- What the task asks:
Report every line of the records below that includes the string "production".

- Data for review:
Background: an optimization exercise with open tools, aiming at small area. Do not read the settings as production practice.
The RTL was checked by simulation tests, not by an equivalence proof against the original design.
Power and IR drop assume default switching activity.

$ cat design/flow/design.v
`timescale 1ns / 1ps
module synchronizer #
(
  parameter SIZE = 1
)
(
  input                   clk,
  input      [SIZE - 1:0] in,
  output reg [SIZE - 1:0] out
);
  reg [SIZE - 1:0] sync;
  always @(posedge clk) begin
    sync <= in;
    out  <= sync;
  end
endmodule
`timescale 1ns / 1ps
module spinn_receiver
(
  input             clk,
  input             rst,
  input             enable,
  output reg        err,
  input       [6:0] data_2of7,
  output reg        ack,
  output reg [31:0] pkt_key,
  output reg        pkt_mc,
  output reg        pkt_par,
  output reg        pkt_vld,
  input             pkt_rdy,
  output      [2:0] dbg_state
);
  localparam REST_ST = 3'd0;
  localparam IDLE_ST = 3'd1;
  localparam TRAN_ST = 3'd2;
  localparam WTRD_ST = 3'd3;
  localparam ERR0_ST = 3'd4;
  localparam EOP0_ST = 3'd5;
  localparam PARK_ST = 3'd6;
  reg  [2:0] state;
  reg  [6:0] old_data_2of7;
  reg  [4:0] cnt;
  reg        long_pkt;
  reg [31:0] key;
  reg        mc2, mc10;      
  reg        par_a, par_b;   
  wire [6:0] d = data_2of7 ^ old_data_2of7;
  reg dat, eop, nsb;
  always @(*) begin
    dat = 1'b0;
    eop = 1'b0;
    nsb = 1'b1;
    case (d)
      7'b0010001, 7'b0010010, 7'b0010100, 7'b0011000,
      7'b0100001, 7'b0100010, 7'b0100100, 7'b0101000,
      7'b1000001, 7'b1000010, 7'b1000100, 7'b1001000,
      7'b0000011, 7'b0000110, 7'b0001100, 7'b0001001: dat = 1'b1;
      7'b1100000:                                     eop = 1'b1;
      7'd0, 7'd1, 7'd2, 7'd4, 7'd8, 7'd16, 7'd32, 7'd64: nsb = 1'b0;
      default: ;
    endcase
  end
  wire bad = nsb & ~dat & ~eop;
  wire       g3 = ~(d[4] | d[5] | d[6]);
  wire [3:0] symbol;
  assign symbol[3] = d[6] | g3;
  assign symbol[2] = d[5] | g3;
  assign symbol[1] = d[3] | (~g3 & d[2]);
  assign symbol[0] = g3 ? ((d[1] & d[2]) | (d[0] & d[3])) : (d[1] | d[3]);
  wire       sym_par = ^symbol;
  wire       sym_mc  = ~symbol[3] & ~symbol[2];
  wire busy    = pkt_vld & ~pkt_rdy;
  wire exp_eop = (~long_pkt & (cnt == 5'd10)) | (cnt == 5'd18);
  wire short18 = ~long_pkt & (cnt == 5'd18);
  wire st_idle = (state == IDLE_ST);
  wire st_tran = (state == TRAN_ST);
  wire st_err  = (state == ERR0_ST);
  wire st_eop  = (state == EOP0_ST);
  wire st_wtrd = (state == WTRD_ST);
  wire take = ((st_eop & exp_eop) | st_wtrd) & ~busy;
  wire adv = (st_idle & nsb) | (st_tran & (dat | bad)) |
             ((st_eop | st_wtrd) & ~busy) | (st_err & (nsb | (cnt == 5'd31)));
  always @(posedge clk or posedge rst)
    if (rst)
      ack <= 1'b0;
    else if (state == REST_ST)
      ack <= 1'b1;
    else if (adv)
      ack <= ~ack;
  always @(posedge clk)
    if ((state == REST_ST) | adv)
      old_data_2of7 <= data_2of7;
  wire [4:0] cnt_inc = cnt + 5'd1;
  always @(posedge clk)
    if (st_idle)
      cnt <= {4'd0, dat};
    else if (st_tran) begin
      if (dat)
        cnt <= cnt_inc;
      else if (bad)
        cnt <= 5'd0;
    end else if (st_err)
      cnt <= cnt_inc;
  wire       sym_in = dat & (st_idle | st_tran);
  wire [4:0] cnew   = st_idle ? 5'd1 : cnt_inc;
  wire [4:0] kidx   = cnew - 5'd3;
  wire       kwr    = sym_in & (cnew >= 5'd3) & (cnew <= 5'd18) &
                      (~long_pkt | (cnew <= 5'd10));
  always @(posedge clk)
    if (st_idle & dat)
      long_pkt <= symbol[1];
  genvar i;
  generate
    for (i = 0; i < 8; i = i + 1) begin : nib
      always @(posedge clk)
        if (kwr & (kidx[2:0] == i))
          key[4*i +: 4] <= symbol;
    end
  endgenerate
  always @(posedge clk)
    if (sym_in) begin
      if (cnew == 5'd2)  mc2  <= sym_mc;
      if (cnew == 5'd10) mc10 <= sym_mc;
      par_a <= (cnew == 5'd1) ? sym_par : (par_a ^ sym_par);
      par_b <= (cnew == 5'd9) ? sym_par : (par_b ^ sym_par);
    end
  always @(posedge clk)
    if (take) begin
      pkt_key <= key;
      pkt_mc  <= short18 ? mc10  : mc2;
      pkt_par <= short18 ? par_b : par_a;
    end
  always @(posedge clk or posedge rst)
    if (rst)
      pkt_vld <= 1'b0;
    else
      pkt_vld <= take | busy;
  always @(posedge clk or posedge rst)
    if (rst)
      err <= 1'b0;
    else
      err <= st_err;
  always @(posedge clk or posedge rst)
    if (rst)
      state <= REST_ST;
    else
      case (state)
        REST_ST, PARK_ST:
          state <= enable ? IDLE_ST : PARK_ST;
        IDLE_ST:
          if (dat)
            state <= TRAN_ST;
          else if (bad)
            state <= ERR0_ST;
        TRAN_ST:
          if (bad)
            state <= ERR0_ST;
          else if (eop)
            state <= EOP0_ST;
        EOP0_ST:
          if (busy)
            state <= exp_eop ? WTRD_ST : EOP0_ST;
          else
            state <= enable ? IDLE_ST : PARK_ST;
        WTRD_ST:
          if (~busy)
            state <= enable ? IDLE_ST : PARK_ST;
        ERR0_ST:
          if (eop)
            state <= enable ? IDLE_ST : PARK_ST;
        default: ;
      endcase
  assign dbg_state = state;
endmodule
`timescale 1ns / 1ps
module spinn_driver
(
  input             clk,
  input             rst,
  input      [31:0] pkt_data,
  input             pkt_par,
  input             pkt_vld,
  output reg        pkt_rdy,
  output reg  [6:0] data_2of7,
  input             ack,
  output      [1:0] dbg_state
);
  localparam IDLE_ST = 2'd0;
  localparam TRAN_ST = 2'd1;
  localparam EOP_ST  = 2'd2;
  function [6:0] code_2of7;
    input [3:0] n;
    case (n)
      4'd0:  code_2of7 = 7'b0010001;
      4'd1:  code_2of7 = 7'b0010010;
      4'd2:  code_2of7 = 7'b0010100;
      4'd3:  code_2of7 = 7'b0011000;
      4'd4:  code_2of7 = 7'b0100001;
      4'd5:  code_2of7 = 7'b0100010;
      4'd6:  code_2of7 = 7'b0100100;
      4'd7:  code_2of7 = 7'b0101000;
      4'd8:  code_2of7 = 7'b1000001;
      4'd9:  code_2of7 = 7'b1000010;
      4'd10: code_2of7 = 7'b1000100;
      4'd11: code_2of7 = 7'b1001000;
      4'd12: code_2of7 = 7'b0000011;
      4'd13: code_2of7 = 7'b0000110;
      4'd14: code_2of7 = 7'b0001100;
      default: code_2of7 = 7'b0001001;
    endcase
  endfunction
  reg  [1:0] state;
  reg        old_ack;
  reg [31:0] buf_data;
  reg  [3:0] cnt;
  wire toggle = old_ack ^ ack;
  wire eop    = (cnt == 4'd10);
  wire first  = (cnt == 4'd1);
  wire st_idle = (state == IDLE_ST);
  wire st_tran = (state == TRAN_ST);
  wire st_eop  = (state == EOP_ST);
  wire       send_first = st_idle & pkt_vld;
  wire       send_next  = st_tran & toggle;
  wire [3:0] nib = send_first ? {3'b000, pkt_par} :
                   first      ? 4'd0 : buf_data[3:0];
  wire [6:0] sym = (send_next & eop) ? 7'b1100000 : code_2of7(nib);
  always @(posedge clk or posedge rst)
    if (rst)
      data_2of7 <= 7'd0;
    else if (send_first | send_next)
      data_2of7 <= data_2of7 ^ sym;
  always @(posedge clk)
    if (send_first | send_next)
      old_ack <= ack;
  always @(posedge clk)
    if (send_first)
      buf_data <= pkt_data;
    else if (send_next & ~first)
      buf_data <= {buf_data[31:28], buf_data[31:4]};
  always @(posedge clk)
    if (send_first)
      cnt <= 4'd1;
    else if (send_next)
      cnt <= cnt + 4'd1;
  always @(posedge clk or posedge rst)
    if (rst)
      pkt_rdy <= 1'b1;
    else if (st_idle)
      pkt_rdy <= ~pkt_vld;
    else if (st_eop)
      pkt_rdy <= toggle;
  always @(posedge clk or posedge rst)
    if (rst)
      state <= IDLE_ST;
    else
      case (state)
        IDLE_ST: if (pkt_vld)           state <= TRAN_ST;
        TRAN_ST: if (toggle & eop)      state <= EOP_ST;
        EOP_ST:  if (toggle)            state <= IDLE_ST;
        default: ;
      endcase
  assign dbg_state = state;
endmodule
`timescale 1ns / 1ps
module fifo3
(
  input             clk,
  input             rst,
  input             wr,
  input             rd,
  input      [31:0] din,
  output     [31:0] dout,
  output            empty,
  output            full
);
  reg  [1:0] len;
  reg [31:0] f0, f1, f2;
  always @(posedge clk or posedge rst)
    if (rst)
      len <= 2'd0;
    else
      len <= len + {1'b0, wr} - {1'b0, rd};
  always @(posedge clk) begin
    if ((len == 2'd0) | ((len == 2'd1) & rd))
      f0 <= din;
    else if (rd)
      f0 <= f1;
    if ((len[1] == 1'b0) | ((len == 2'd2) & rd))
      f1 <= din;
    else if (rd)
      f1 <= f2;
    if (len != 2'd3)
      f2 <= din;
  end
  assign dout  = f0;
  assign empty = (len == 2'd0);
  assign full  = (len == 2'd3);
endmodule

...

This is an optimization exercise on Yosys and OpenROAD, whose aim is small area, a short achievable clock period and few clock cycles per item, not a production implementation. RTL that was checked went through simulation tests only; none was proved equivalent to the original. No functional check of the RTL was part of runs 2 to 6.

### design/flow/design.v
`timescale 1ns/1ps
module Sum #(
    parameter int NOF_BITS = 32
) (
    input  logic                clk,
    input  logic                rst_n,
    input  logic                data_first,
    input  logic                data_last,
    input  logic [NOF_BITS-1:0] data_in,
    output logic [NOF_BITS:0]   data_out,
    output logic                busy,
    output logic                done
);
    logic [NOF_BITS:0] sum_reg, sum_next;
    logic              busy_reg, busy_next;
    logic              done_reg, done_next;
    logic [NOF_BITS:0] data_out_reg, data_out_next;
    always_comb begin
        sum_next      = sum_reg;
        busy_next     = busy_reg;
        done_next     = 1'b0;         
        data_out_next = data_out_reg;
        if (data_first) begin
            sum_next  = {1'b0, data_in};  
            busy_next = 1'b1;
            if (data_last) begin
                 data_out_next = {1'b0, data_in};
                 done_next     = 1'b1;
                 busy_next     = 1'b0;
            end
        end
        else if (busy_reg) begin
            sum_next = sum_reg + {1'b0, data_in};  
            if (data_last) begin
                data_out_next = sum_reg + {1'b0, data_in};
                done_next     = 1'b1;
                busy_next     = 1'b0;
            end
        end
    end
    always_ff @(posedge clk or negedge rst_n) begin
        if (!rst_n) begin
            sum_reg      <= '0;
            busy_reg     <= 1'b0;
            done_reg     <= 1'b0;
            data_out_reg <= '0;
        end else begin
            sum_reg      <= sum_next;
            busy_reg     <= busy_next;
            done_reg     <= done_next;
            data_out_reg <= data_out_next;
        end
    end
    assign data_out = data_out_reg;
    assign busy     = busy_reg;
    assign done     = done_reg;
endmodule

- Written answer:
Background: an optimization exercise with open tools, aiming at small area. Do not read the settings as production practice.
This is an optimization exercise on Yosys and OpenROAD, whose aim is small area, a short achievable clock period and few clock cycles per item, not a production implementation. RTL that was checked went through simulation tests only; none was proved equivalent to the original. No functional check of the RTL was part of runs 2 to 6.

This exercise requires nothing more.